**Task description**
Using the data below, copy out all lines with the word "values".
Data for processing Start Marker
[src/hw/sfb_cfg.svh]
/*
 * Constants of the synchronous flash burst-read sequencer: widths, register
 * offsets, field positions, reset values and fixed timing counts.
 * Assumes it is included by bare name from the package and the design files.
 */
`ifndef SFB_CFG_SVH
`define SFB_CFG_SVH

`define SFB_AW 26
`define SFB_DW 32
`define SFB_PAW 8

// Register byte offsets
`define SFB_OFF_REFRESH 8'h00
`define SFB_OFF_FLCFG 8'h04
`define SFB_OFF_ADDR 8'h08
`define SFB_OFF_CMD 8'h0c
`define SFB_OFF_STATUS 8'h10
`define SFB_OFF_DATA 8'h14

// Field positions
`define SFB_BIT_HALF 0
`define SFB_BIT_QUARTER 1
`define SFB_LAT_MSB 3
`define SFB_LAT_LSB 0
`define SFB_CMD_START 0
`define SFB_LEN_MSB 6
`define SFB_LEN_LSB 4
`define SFB_ST_BUSY 0
`define SFB_ST_DONE 1
`define SFB_ST_WMSB 11
`define SFB_ST_WLSB 8

// Reset values
`define SFB_RST_REFRESH 2'h0
`define SFB_RST_LAT 4'h4
`define SFB_RST_LEN 3'h7

// Latency field to latency code
`define SFB_LAT_BIAS 4'h1
`define SFB_CODE_MIN 4'h2
`define SFB_CODE_SPLIT 4'h5
`define SFB_OS_SUB_LO 6'h01
`define SFB_OS_SUB_HI 6'h02
`define SFB_OS_SUB_Q 6'h07
`define SFB_OS_MIN 6'h01
`define SFB_FIELD_CODE3 4'h4
`define SFB_CODE3 4'h3

// Address-valid strobe width per ratio, in memory clocks
`define SFB_ADV_W1 6'h01
`define SFB_ADV_W2 6'h03
`define SFB_ADV_W4 6'h07

// Output-enable release to chip-select release, in memory clocks
`define SFB_CEH_1 6'h04
`define SFB_CEH_2 6'h08
`define SFB_CEH_4 6'h10

`endif

[src/hw/sfb_pkg.sv]
/*
 * Types of the synchronous flash burst-read sequencer.
 * Assumes sfb_cfg.svh is on the include path.
 */
`include "sfb_cfg.svh"

package sfb_pkg;

	typedef enum logic [1:0] {
		SFB_DIV1 = 2'b00,
		SFB_DIV2 = 2'b01,
		SFB_DIV4 = 2'b10
	} sfb_ratio_e;

	typedef enum logic [5:0] {
		SFB_IDLE = 6'b000001,
		SFB_LEAD = 6'b000010,
		SFB_ADV = 6'b000100,
		SFB_OS = 6'b001000,
		SFB_BURST = 6'b010000,
		SFB_CEH = 6'b100000
	} sfb_state_e;

	typedef struct packed {
		logic flash_clock_out;
		logic flash_clk_run;
		logic column_strobe_pin_n;
		logic output_enable_n;
		logic chip_select_n;
		logic [`SFB_AW-1:0] address_bus;
	} sfb_flash_out_s;

	typedef struct packed {
		logic [31:0] prdata;
		logic pready;
		logic pslverr;
	} sfb_apb_rsp_s;

	typedef struct packed {
		logic [1:0] phase;
		logic level;
		logic tick;
	} sfb_div_s;

	typedef struct packed {
		sfb_state_e state;
		logic [1:0] refresh;
		logic [3:0] lat_field;
		logic [`SFB_AW-1:0] addr;
		logic [2:0] len;
		sfb_ratio_e ratio;
		logic [5:0] cnt;
		logic [5:0] os_delay;
		logic [3:0] words;
		logic done;
		logic [`SFB_DW-1:0] data;
		sfb_flash_out_s pins;
		sfb_apb_rsp_s apb;
	} sfb_seq_s;

endpackage

[src/hw/sfb_clkdiv.sv]
/*
 * Flash clock divider: divides the memory clock by 1, 2 or 4 and marks the
 * memory clock cycle in which the forwarded clock has just risen.
 * Assumes the ratio is held steady while a read is in progress.
 */
module sfb_clkdiv
	import sfb_pkg::*;
(
	// Clock and reset
	input wire logic pclk,
	input wire logic presetn,
	input wire logic clk_en,
	// Ratio
	input wire sfb_ratio_e ratio,
	// Divided clock
	output logic level,
	output logic tick
);
	sfb_div_s st;
	sfb_div_s next_st;
	logic [1:0] mask;
	logic [1:0] half;

	always_comb begin
		mask = 2'h0;
		half = 2'h0;
		unique case (ratio)
			SFB_DIV2: begin
				mask = 2'h1;
				half = 2'h1;
			end
			SFB_DIV4: begin
				mask = 2'h3;
				half = 2'h2;
			end
			default: begin
				mask = 2'h0;
				half = 2'h0;
			end
		endcase
		next_st.phase = (st.phase + 2'h1) & mask;
		// At divide-by-one the pad clock is the memory clock itself
		next_st.level = (ratio == SFB_DIV1) ? 1'b1 : (next_st.phase < half);
		next_st.tick = (next_st.phase == 2'h0);
	end

	always_ff @(posedge pclk or negedge presetn) begin
		if (!presetn) begin
			st <= '0;
		end else if (clk_en) begin
			st <= next_st;
		end
	end

	assign level = st.level;
	assign tick = st.tick;

endmodule // sfb_clkdiv

[src/hw/sfb_read_seq.sv]
/*
 * Synchronous flash burst-read sequencer with its APB register file.
 * Assumes an APB master on pclk and a burst flash on the pins; data_bus
 * is synchronous to pclk.
 */
// Design decisions made here: the register addresses and the APB interface to the registers.
// Operation
// - Flash clock is memory clock divided 1/2/4
// - Quarter select wins, half next, else one
// - Address-valid strobe low 1/3/7 memory clocks
// - Chip select releases 4/8/16 after OE
// - OE delay from strobe per code formula
// - Latency code comes from config latency field
// - Latency field 0b0100 means code three
// - Code counts flash clocks to first data
`include "sfb_cfg.svh"

module sfb_read_seq
	import sfb_pkg::*;
(
	// Clock, reset, enable
	input wire logic pclk,
	input wire logic presetn,
	input wire logic clk_en,
	// APB slave
	input wire logic psel,
	input wire logic penable,
	input wire logic pwrite,
	input wire logic [`SFB_PAW-1:0] paddr,
	input wire logic [31:0] pwdata,
	output sfb_apb_rsp_s apb_rsp,
	// Flash pins
	output sfb_flash_out_s flash_out,
	input wire logic [`SFB_DW-1:0] data_bus
);
	sfb_seq_s st;
	sfb_seq_s next_st;
	sfb_ratio_e live_ratio;
	sfb_ratio_e div_ratio;
	logic div_level;
	logic div_tick;
	logic [3:0] code;
	logic [5:0] os_calc;
	logic [5:0] adv_w;
	logic [5:0] ceh_w;
	logic setup;
	logic wr;
	logic [31:0] rd;
	logic mapped;

	// Quarter select overrides half select
	always_comb begin
		if (st.refresh[`SFB_BIT_QUARTER]) begin
			live_ratio = SFB_DIV4;
		end else if (st.refresh[`SFB_BIT_HALF]) begin
			live_ratio = SFB_DIV2;
		end else begin
			live_ratio = SFB_DIV1;
		end
	end

	// A read in flight keeps the ratio it started with
	assign div_ratio = (st.state == SFB_IDLE) ? live_ratio : st.ratio;

	sfb_clkdiv u_div (
		.pclk(pclk),
		.presetn(presetn),
		.clk_en(clk_en),
		.ratio(div_ratio),
		.level(div_level),
		.tick(div_tick)
	);

	// Field 0b0100 gives code 3; codes below 2 would make a zero or wrapped delay
	always_comb begin
		code = st.lat_field - `SFB_LAT_BIAS;
		if (st.lat_field < (`SFB_CODE_MIN + `SFB_LAT_BIAS)) begin
			code = `SFB_CODE_MIN;
		end
	end

	always_comb begin
		os_calc = {2'h0, code} - `SFB_OS_SUB_LO;
		unique case (live_ratio)
			SFB_DIV2: begin
				if (code < `SFB_CODE_SPLIT) begin
					os_calc = 6'(({2'h0, code} - `SFB_OS_SUB_LO) << 1);
				end else begin
					os_calc = 6'(({2'h0, code} - `SFB_OS_SUB_HI) << 1);
				end
			end
			SFB_DIV4: begin
				if (code < `SFB_CODE_SPLIT) begin
					os_calc = 6'(({2'h0, code} << 2) - `SFB_OS_SUB_Q);
				end else begin
					os_calc = 6'(({2'h0, code} - `SFB_OS_SUB_HI) << 2);
				end
			end
			default: begin
				if (code >= `SFB_CODE_SPLIT) begin
					os_calc = {2'h0, code} - `SFB_OS_SUB_HI;
				end
			end
		endcase
		if (os_calc < `SFB_OS_MIN) begin
			os_calc = `SFB_OS_MIN;
		end
	end

	always_comb begin
		unique case (st.ratio)
			SFB_DIV2: begin
				adv_w = `SFB_ADV_W2;
				ceh_w = `SFB_CEH_2;
			end
			SFB_DIV4: begin
				adv_w = `SFB_ADV_W4;
				ceh_w = `SFB_CEH_4;
			end
			default: begin
				adv_w = `SFB_ADV_W1;
				ceh_w = `SFB_CEH_1;
			end
		endcase
	end

	assign setup = psel && !penable;
	assign wr = psel && penable && pwrite && st.apb.pready && mapped;

	always_comb begin
		mapped = 1'b1;
		rd = 32'h0;
		unique case (paddr)
			`SFB_OFF_REFRESH: rd[1:0] = st.refresh;
			`SFB_OFF_FLCFG: rd[`SFB_LAT_MSB:`SFB_LAT_LSB] = st.lat_field;
			`SFB_OFF_ADDR: rd[`SFB_AW-1:0] = st.addr;
			`SFB_OFF_CMD: rd[`SFB_LEN_MSB:`SFB_LEN_LSB] = st.len;
			`SFB_OFF_STATUS: begin
				rd[`SFB_ST_BUSY] = (st.state != SFB_IDLE);
				rd[`SFB_ST_DONE] = st.done;
				rd[`SFB_ST_WMSB:`SFB_ST_WLSB] = st.words;
			end
			`SFB_OFF_DATA: rd[`SFB_DW-1:0] = st.data;
			default: mapped = 1'b0;
		endcase
	end

	always_comb begin
		next_st = st;
		// Zero-wait answer: ready and data are prepared during setup
		next_st.apb.pready = setup;
		next_st.apb.pslverr = setup && !mapped;
		next_st.apb.prdata = setup ? rd : 32'h0;
		if (wr) begin
			unique case (paddr)
				`SFB_OFF_REFRESH: next_st.refresh = pwdata[1:0];
				`SFB_OFF_FLCFG: next_st.lat_field = pwdata[`SFB_LAT_MSB:`SFB_LAT_LSB];
				`SFB_OFF_ADDR: next_st.addr = pwdata[`SFB_AW-1:0];
				`SFB_OFF_CMD: begin
					if (st.state == SFB_IDLE) begin
						next_st.len = pwdata[`SFB_LEN_MSB:`SFB_LEN_LSB];
					end
				end
				default: next_st.refresh = st.refresh;
			endcase
		end
		next_st.pins.flash_clock_out = div_level;
		next_st.pins.flash_clk_run = (div_ratio == SFB_DIV1);
		unique case (st.state)
			SFB_IDLE: begin
				// A start while busy is dropped, and so is the write to the length
				if (wr && paddr == `SFB_OFF_CMD && pwdata[`SFB_CMD_START]) begin
					next_st.ratio = live_ratio;
					next_st.os_delay = os_calc;
					next_st.done = 1'b0;
					next_st.words = 4'h0;
					next_st.pins.address_bus = st.addr;
					next_st.pins.chip_select_n = 1'b0;
					next_st.state = SFB_LEAD;
				end
			end
			SFB_LEAD: begin
				// Wait for a flash clock rise, so the lead is 1 to ratio clocks
				if (div_tick) begin
					next_st.pins.column_strobe_pin_n = 1'b0;
					next_st.cnt = adv_w - 6'h01;
					next_st.state = SFB_ADV;
				end
			end
			SFB_ADV: begin
				if (st.cnt == 6'h00) begin
					next_st.pins.column_strobe_pin_n = 1'b1;
					next_st.cnt = st.os_delay - 6'h01;
					next_st.state = SFB_OS;
				end else begin
					next_st.cnt = st.cnt - 6'h01;
				end
			end
			SFB_OS: begin
				if (st.cnt == 6'h00) begin
					next_st.pins.output_enable_n = 1'b0;
					next_st.state = SFB_BURST;
				end else begin
					next_st.cnt = st.cnt - 6'h01;
				end
			end
			SFB_BURST: begin
				// The latency has elapsed by now, so each rise carries a word
				if (div_tick) begin
					next_st.data = data_bus;
					next_st.words = st.words + 4'h1;
					if (st.words[2:0] == st.len) begin
						next_st.pins.output_enable_n = 1'b1;
						next_st.cnt = ceh_w - 6'h01;
						next_st.state = SFB_CEH;
					end
				end
			end
			SFB_CEH: begin
				if (st.cnt == 6'h00) begin
					next_st.pins.chip_select_n = 1'b1;
					next_st.done = 1'b1;
					next_st.state = SFB_IDLE;
				end else begin
					next_st.cnt = st.cnt - 6'h01;
				end
			end
		endcase
	end

	always_ff @(posedge pclk or negedge presetn) begin
		if (!presetn) begin
			st <= '0;
			st.state <= SFB_IDLE;
			st.refresh <= `SFB_RST_REFRESH;
			st.lat_field <= `SFB_RST_LAT;
			st.len <= `SFB_RST_LEN;
			st.ratio <= SFB_DIV1;
			st.os_delay <= `SFB_OS_MIN;
			st.pins.column_strobe_pin_n <= 1'b1;
			st.pins.output_enable_n <= 1'b1;
			st.pins.chip_select_n <= 1'b1;
			st.pins.flash_clk_run <= 1'b1;
		end else if (clk_en) begin
			st <= next_st;
		end
	end

	assign apb_rsp = st.apb;
	assign flash_out = st.pins;

	// Checking helpers: run lengths of pin phases
	logic [5:0] adv_run;
	logic [5:0] gap_run;
	logic [5:0] ceh_run;

	always_ff @(posedge pclk or negedge presetn) begin
		if (!presetn) begin
			adv_run <= 6'h00;
			gap_run <= 6'h00;
			ceh_run <= 6'h00;
		end else if (clk_en) begin
			adv_run <= st.pins.column_strobe_pin_n ? 6'h00 : adv_run + 6'h01;
			gap_run <= (st.state == SFB_OS) ? gap_run + 6'h01 : 6'h00;
			ceh_run <= (st.state == SFB_CEH) ? ceh_run + 6'h01 : 6'h00;
		end
	end

	property p_adv_width;
		@(posedge pclk) disable iff (!presetn || !clk_en)
		$rose(st.pins.column_strobe_pin_n) |-> adv_run == adv_w;
	endproperty
	a_adv_width: assert property (p_adv_width) else $error("strobe width wrong");

	property p_os_delay;
		@(posedge pclk) disable iff (!presetn || !clk_en)
		$fell(st.pins.output_enable_n) |-> gap_run == st.os_delay;
	endproperty
	a_os_delay: assert property (p_os_delay) else $error("oe delay wrong");

	property p_ceh;
		@(posedge pclk) disable iff (!presetn || !clk_en)
		$rose(st.pins.chip_select_n) |-> ceh_run == ceh_w && st.pins.output_enable_n;
	endproperty
	a_ceh: assert property (p_ceh) else $error("cs hold wrong");

	property p_lead;
		@(posedge pclk) disable iff (!presetn || !clk_en)
		$fell(st.pins.column_strobe_pin_n) |-> $past(!st.pins.chip_select_n)
			&& st.pins.address_bus == st.addr;
	endproperty
	a_lead: assert property (p_lead) else $error("no lead before strobe");

	property p_div4;
		@(posedge pclk) disable iff (!presetn || !clk_en)
		div_tick && st.state == SFB_BURST && st.ratio == SFB_DIV4 |=>
			!div_tick [*3] ##1 div_tick;
	endproperty
	a_div4: assert property (p_div4) else $error("divide by four broken");

	property p_div2;
		@(posedge pclk) disable iff (!presetn || !clk_en)
		div_tick && st.state == SFB_OS && st.ratio == SFB_DIV2 |=>
			!div_tick ##1 div_tick;
	endproperty
	a_div2: assert property (p_div2) else $error("divide by two broken");

	property p_quarter_wins;
		@(posedge pclk) disable iff (!presetn || !clk_en)
		st.refresh[`SFB_BIT_QUARTER] && st.state == SFB_IDLE |-> div_ratio == SFB_DIV4;
	endproperty
	a_quarter_wins: assert property (p_quarter_wins) else $error("ratio select wrong");

	property p_code3;
		@(posedge pclk) disable iff (!presetn || !clk_en)
		st.lat_field == `SFB_FIELD_CODE3 |-> code == `SFB_CODE3;
	endproperty
	a_code3: assert property (p_code3) else $error("latency code wrong");

	property p_capture;
		@(posedge pclk) disable iff (!presetn || !clk_en)
		$past(st.state) == SFB_BURST && st.words != $past(st.words) |->
			$past(div_tick) && st.data == $past(data_bus);
	endproperty
	a_capture: assert property (p_capture) else $error("capture off flash edge");

	c_div1: cover property (@(posedge pclk) st.ratio == SFB_DIV1 && $rose(st.done));
	c_div2: cover property (@(posedge pclk) st.ratio == SFB_DIV2 && $rose(st.done));
	c_div4: cover property (@(posedge pclk) st.ratio == SFB_DIV4 && $rose(st.done));
	c_err: cover property (@(posedge pclk) st.apb.pslverr);

endmodule // sfb_read_seq
[config.mk]
export PLATFORM = sky130hd
export DESIGN_NAME = sfb_read_seq
export DESIGN_NICKNAME = d
export VERILOG_FILES = /design/src/hw/sfb_pkg.sv /design/src/hw/sfb_clkdiv.sv /design/src/hw/sfb_read_seq.sv
export VERILOG_INCLUDE_DIRS = /design/src /design/src/hw
export SDC_FILE = /design/constraint.sdc
export NUM_CORES = 1
export LEC_CHECK = 0
export ABC_AREA = 1
export BUFFER_PORTS_ARGS = -buffer_cell sky130_fd_sc_hd__buf_4
export CAP_MARGIN = 10
export CORE_AREA = 10 10 166 121
export CTS_CLUSTER_DIAMETER = 80
export CTS_CLUSTER_SIZE = 28
export DETAILED_ROUTE_END_ITERATION = 10
export DIE_AREA = 0 0 176 131
export GPL_ROUTABILITY_DRIVEN = 0
export PLACE_DENSITY_LB_ADDON = 0.08
export SETUP_SLACK_MARGIN = 0.2
export SLEW_MARGIN = 10
export SYNTH_ARGS = -nofsm -noshare
export SYNTH_HDL_FRONTEND = slang
export SYNTH_SLANG_ARGS = --single-unit
[constraint.sdc]
create_clock -name pclk -period 2.9 [get_ports pclk]
set_input_delay 0.435 -clock pclk [delete_from_list [all_inputs] [get_ports pclk]]
set_output_delay 0.435 -clock pclk [all_outputs]
set_load 0.05 [all_outputs]
==> results.yml, run 1 <==
drt:
  ant_nets: 0
  drc: 0
  first_iter_violations: 705
  vias: 6535
  avgViaCountPerCell: 5.08
  drtPass1Iterations: 5
  wl_mm: 21.7
  wire_per_inst_microns: 16.9
finish:
  multi_input_area_sq_um: 3170
  fin_nets: 1136
  drive_gt1_share_pct: 23.3
  diodes: 0
  seqCellArea_sq_um: 4040
  area_growth_pct: 16.5
  num-fill-cells: 1594
power_and_ir_drop:
  p_per_area_nw_per_um2: 665
  clkPwrFrac_pct: 33.4
  swShare_pct: 32.4
  max-vdd-ir-drop_mv: 0.360
  p_leak_nw: 4.90
  p_int_w: 0.00436
  p_sw_w: 0.00209
  combinationalPowerShare_pct: 23.1
  pwr-share-seq_pct: 43.5
yosys:
  ys_seq_elements: 161
  synth.cell_area_sq_um: 8320
  syn_area_per_cell_sq_um: 8.57
  synth_area_leaders: "dfrtp_1 (45%), nand2_1 (11%), buf_4 (6.0%), o21ai_0 (5.2%), inv_1 (5.0%)"
  synth_edf_count: 0
  ys_seq_area_share_pct: 48.5
  synthFlopType: "dfrtp_1"
  synthArstFlopShare_pct: 100
  syn_nets: 1064
  syn_inst: 971
  ys_warn_count: 0
  synth_top_area_share_pct: 45.4
  synthDistinctLibCells: 47
  yosys.area.top_type: "dfrtp_1"
die:
  start_util_pct: 49.2
  ios: 143
  rows: 40
  die_w_microns: 176
  core_sq_um: 16900
  die_y_microns: 131
  die_area_sq_um: 23100
timing:
  setup_violations: 0
  fin_tns_setup_ps: 0
  rsz0062_at_grt: "false"
  slew_viol_final: 0
  skew_ps: 7.56
  layout_setup_ws_ps: 495
  hold_viol: 0
  worstMarginPinSlew_ps: 704
  fin_hold_ws_ps: 44.1
  post-route-period-util_pct: 82.9
  slew_headroom_pct: 53.1
  final.min_clock_period_ps: 2400
  max_freq_mhz: 416
global_route:
  grt-ovfl-total: 0
  antenna_found_initial: 0
  first_global_vias: 6052
  grt_max_degree: 76
  grt_pass1_wl_mm: 34.2
  grt_usage_pct: 19.1
status:
  outcome: "finished, final reports clean"
critical_path:
  rr_worst_depth: 14
  required_ps: 3250
  path_max_fanout: 7
  worstSetupPathType: "register to register"
  worstSetupStartpointType: "register"
  arrival_ps: 2750
  cp-end-kind: "register"
clock_network:
  numCtsBuffers: 17
  cts_tree: "built"
  cts-root-buf: "clkbuf_16"
  path_clk_slew_ps: 70
  clock_latency_ps: 420
  clkSinkCount: 161
  cts-hold-fix-buffers: 0
  htreeDepth: 4
  cts_buffer_depth: 2
place:
  post-place-ws_ps: 410
  place.detailed.hpwl_mm: 16.3
  portBuffers: 136
flow_run:
  max_cap_viol_count: 0
worst_hold_path:
  hp-class: "primary input to asynchronous set/reset pin"
[flip-flops by register name, summed over array words and instances (netlist names)]
name,count
u_div.st,2
flash_out,31
u_div.tick,1
u_div.level,1
apb_rsp,34
st,92
[cell usage after synthesis, types with 2 or more instances]
cell / n
dfrtp_1: 151
nor2_4: 4
buf_1: 4
xnor2_1: 4
nand2_2: 6
inv_1: 111
a22o_1: 15
mux2_2: 6
nor2_1: 27
buf_2: 7
nand3_1: 55
o22ai_1: 19
nor3_2: 5
inv_2: 10
buf_6: 6
buf_4: 67
a21oi_1: 15
xor2_1: 8
o31ai_1: 5
o21ai_2: 8
a221oi_1: 2
clkinv_1: 2
a32o_1: 6
o221ai_1: 8
clkbuf_1: 16
o21ai_0: 86
o2111ai_1: 2
o21ai_1: 11
nand4_1: 8
nand3b_1: 2
nand2_1: 251
nor3_1: 6
dfstp_2: 10
ha_1: 15
[final cells by class]
cell class,instances,area share [%]
sequential,161,41.7
multi-input combinational,587,32.6
timing repair buffer,153,12.1
inverter,123,4.76
clock buffer,19,4.46
tap,231,2.98
clock inverter,13,1.35
[per-layer routing]
layer	track usage, %	up-vias	part of all wire, %
met5	0	-	0
met4	4.08	0	0.86
met3	5.36	12	6.9
met2	24.0	186	38
met1	30.7	3082	54
li1	-	3255	-
[cell families after synthesis]
logic type | count (synthesis) | share of synthesized area, %
AND/OR/NAND/NOR | 372 | 19.9
buffers and inverters | 223 | 13.7
AO/OA/AOI/OAI | 181 | 13.4
flip-flops | 161 | 48.5
adder cells (fa/ha/maj) | 15 | 2.25
XOR/XNOR | 12 | 1.26
multiplexers | 7 | 0.947
[cell usage in the layout (no fill, tap or decap), types with 6 or more instances in the layout]
cell type / instances
a21oi_1: 15
o22ai_1: 19
nand2_2: 9
buf_4: 150
clkbuf_16: 17
o21ai_0: 86
inv_2: 10
inv_1: 111
nand4_1: 8
o21ai_1: 11
nor3_1: 6
a32o_1: 6
o21ai_2: 8
nand2_1: 248
dfrtp_1: 151
xor2_1: 8
dfstp_2: 10
nand3_1: 52
nor2_1: 26
mux2_2: 6
o221ai_1: 8
a22o_1: 15
ha_1: 15
[worst max-delay path, stage by stage (launching register included)]
cell      delay (ps)
dfrtp_1          400
inv_1            210
ha_1             290
nand2_2           90
inv_1            110
ha_1             230
inv_1             70
nand3_2          160
nand2_1          180
nand2_1           70
nand3_1          100
nand3b_1         100
nor2_1           130
nand2_1           70
a21oi_1          130
[stage by stage]
step                      total power (W)  area (sq um)  instances  util [%]
after floorplan                   0.00391          8320        971         -
final                             0.00645          9700       1287      57.3
after global routing              0.00681          9700       1287      57.3
after global placement            0.00430          9110       1255      53.9
after detailed placement          0.00433          9110       1255      53.9
after CTS                         0.00649          9680       1287      57.2
[power by group through the flow]
stage	clock network, W	logic, W	registers, W
global route	0.00228	0.00169	0.00285
finish	0.00216	0.00149	0.00281
detailed placement	0	0.00148	0.00284
global placement	0	0.00147	0.00284
CTS	0.00219	0.00149	0.00281
floorplan	0	0.00111	0.00280
[final timing paths]
| path | from | to | slack, ps |
|---|---|---|---|
| worst max-delay path | st[145] | st[102] | 500 |
| worst min-delay path | presetn | st[138] | 40 |
| worst max register to register | st[145] | st[102] | 500 |
| worst min register to register | flash_out[29] | flash_out[29] | 460 |
| max in group asynchronous | presetn | flash_out[27] | 2090 |
| min in group pclk | data_bus[14] | st[79] | 220 |
[repair_timing]
action,4_1_cts,5_1_grt
resized for setup,0,6
endpoints found under the setup margin,0,1
buffers inserted,0,0
Power figures use the tool's default switching activity.
==> run 2: changes to the inputs <==
==> constraint.sdc (replaced) <==
create_clock -name pclk -period 2.3 [get_ports pclk]
set_input_delay 0.345 -clock pclk [delete_from_list [all_inputs] [get_ports pclk]]
set_output_delay 0.345 -clock pclk [all_outputs]
set_load 0.05 [all_outputs]
==> run 2 against run 1 <==
Final cell count increased by 2.3%. Critical path depth increased by 2. Core utilization rose by 3.0 points. Register-to-register slack lost 280 ps. Flip-flop and latch count is the same. Sequential power rose by 27%. Clock power is 38% higher. Clock skew grew 2.3 ps. Non-clock buffer count grew 30. Sequential share of layout area is 2.0 points lower.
Data for processing End Marker
**Response to the task**
 * offsets, field positions, reset values and fixed timing counts.
// Reset values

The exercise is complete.